### Work order
Take the data below and copy exactly the lines starting at the one with "--- a/flow/config.mk" and finishing at the one with "Crit-path slowest cell", both included.

***** Exercise inputs

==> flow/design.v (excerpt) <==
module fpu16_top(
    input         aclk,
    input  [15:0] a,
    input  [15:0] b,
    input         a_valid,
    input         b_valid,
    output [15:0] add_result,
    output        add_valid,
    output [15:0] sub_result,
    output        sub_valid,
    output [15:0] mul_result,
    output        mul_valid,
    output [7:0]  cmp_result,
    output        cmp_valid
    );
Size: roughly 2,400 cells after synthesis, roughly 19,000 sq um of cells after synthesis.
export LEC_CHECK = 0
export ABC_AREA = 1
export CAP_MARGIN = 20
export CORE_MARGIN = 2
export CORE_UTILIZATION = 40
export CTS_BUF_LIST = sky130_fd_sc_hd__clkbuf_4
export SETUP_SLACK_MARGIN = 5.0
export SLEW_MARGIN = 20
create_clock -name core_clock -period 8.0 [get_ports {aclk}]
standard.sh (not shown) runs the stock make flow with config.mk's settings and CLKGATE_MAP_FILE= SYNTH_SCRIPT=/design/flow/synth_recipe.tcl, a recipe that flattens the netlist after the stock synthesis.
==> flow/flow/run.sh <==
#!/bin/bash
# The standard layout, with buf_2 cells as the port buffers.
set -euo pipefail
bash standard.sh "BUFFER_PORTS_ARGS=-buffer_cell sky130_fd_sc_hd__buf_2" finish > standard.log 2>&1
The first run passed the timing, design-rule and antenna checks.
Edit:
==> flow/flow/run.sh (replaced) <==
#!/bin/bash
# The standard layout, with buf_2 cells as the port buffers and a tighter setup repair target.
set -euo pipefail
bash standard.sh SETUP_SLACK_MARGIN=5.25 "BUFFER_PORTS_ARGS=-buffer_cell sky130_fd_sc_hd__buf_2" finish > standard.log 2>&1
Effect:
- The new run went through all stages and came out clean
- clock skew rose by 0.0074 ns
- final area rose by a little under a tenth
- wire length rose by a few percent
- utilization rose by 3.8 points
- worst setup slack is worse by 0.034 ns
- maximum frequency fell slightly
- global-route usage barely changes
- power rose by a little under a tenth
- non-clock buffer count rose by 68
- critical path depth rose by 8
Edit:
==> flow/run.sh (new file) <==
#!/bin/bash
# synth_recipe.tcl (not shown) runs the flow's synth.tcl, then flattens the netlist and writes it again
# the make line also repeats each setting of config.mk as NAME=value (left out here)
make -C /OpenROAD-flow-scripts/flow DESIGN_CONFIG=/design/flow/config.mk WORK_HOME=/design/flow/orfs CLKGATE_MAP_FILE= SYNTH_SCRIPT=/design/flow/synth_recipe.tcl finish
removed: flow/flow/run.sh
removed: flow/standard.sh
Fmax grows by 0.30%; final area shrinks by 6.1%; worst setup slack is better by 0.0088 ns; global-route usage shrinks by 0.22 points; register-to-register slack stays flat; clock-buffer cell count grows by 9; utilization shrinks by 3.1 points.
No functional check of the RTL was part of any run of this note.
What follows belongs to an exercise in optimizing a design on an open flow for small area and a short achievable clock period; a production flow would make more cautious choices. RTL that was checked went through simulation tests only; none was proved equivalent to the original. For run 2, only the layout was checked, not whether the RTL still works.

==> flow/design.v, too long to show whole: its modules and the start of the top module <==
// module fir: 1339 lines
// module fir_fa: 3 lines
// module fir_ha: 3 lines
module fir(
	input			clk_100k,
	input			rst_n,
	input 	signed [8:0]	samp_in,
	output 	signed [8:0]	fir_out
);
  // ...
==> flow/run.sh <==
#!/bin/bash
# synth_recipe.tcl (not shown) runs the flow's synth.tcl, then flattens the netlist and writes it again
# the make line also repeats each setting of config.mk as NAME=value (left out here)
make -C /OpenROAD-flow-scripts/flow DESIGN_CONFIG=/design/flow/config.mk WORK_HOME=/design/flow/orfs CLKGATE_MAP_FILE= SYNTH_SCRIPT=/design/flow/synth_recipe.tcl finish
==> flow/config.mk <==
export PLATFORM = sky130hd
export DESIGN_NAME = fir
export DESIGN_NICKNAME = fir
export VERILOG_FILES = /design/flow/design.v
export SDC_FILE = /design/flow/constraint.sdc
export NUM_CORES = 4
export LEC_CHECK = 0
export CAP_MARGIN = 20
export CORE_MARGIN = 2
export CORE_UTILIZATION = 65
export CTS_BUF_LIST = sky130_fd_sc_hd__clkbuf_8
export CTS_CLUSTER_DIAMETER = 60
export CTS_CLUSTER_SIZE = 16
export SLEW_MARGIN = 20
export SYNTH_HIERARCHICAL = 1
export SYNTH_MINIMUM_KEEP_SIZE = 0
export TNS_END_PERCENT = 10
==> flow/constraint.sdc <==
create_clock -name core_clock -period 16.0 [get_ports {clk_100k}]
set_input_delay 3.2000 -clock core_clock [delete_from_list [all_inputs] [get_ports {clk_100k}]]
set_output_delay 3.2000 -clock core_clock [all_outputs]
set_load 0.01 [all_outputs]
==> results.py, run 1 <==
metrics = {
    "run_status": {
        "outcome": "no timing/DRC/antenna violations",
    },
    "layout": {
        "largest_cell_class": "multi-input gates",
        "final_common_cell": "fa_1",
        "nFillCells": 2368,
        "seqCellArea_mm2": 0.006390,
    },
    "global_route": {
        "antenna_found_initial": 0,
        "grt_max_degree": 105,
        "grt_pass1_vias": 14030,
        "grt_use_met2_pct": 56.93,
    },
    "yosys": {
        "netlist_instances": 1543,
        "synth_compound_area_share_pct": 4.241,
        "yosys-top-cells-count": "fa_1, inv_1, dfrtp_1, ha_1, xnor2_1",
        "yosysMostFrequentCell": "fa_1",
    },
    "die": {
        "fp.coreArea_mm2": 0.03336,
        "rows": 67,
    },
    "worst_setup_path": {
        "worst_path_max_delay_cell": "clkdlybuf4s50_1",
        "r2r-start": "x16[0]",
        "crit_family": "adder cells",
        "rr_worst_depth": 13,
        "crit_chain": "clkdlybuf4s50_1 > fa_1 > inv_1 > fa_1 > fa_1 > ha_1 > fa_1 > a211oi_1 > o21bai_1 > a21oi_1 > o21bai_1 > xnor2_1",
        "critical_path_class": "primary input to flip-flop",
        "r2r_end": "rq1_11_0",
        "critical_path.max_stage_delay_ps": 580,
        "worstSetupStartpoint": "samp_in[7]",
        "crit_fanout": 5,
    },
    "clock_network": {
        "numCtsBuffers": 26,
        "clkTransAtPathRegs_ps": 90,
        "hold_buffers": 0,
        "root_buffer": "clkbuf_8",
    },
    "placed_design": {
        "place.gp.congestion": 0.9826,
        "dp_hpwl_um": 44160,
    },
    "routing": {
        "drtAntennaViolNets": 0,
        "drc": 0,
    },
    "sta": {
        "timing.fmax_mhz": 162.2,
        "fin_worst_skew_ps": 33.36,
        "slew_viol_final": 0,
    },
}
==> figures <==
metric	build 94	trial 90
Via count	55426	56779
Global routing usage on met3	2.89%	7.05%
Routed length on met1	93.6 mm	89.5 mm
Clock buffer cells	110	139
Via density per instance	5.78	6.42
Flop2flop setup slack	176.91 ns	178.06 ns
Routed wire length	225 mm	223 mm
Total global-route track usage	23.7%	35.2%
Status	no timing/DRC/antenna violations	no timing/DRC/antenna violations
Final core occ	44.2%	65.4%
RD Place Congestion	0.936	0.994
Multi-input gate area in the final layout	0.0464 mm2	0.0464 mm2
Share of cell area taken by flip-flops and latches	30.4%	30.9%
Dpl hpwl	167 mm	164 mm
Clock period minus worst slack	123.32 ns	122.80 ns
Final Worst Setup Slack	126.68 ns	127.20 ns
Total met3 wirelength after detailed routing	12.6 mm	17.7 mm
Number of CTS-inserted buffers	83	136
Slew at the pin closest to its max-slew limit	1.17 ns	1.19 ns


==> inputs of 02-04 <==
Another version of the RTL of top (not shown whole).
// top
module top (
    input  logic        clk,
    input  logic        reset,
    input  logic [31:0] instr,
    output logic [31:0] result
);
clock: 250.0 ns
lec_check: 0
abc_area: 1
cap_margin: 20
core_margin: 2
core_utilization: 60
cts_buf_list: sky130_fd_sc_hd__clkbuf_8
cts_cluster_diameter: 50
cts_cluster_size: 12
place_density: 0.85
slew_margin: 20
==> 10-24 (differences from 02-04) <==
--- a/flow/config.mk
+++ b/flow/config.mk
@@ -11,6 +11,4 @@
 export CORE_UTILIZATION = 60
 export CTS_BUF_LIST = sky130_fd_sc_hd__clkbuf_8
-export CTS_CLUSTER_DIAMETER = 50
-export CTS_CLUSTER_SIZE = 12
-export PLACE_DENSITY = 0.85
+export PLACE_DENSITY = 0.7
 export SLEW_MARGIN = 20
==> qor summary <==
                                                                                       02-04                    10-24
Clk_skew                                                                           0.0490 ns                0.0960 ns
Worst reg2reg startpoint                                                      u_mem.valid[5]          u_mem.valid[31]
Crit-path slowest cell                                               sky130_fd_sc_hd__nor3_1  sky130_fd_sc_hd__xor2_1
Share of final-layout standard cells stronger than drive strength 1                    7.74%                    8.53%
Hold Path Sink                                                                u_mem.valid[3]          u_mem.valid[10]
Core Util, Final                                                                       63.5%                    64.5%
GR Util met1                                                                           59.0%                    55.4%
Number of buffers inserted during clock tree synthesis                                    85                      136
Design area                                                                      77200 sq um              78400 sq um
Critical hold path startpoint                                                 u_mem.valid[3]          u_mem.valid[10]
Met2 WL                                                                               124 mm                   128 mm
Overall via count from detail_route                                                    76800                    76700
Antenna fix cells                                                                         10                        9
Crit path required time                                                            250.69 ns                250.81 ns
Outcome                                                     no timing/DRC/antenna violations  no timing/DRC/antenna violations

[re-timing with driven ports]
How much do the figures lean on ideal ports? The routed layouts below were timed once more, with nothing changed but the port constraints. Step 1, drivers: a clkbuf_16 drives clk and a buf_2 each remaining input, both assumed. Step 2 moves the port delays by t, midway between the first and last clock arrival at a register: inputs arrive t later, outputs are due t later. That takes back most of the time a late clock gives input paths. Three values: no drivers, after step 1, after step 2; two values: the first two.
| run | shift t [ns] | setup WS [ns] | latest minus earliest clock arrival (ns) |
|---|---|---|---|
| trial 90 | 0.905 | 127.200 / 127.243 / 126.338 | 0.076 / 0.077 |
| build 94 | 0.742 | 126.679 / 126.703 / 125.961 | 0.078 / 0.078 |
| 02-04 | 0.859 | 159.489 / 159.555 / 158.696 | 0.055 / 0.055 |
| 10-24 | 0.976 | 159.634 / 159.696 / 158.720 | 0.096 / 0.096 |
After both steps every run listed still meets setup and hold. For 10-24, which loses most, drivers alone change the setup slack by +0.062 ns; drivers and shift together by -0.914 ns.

**********

### Task output
--- a/flow/config.mk
+++ b/flow/config.mk
@@ -11,6 +11,4 @@
 export CORE_UTILIZATION = 60
 export CTS_BUF_LIST = sky130_fd_sc_hd__clkbuf_8
-export CTS_CLUSTER_DIAMETER = 50
-export CTS_CLUSTER_SIZE = 12
-export PLACE_DENSITY = 0.85
+export PLACE_DENSITY = 0.7
 export SLEW_MARGIN = 20
==> qor summary <==
                                                                                       02-04                    10-24
Clk_skew                                                                           0.0490 ns                0.0960 ns
Worst reg2reg startpoint                                                      u_mem.valid[5]          u_mem.valid[31]
Crit-path slowest cell                                               sky130_fd_sc_hd__nor3_1  sky130_fd_sc_hd__xor2_1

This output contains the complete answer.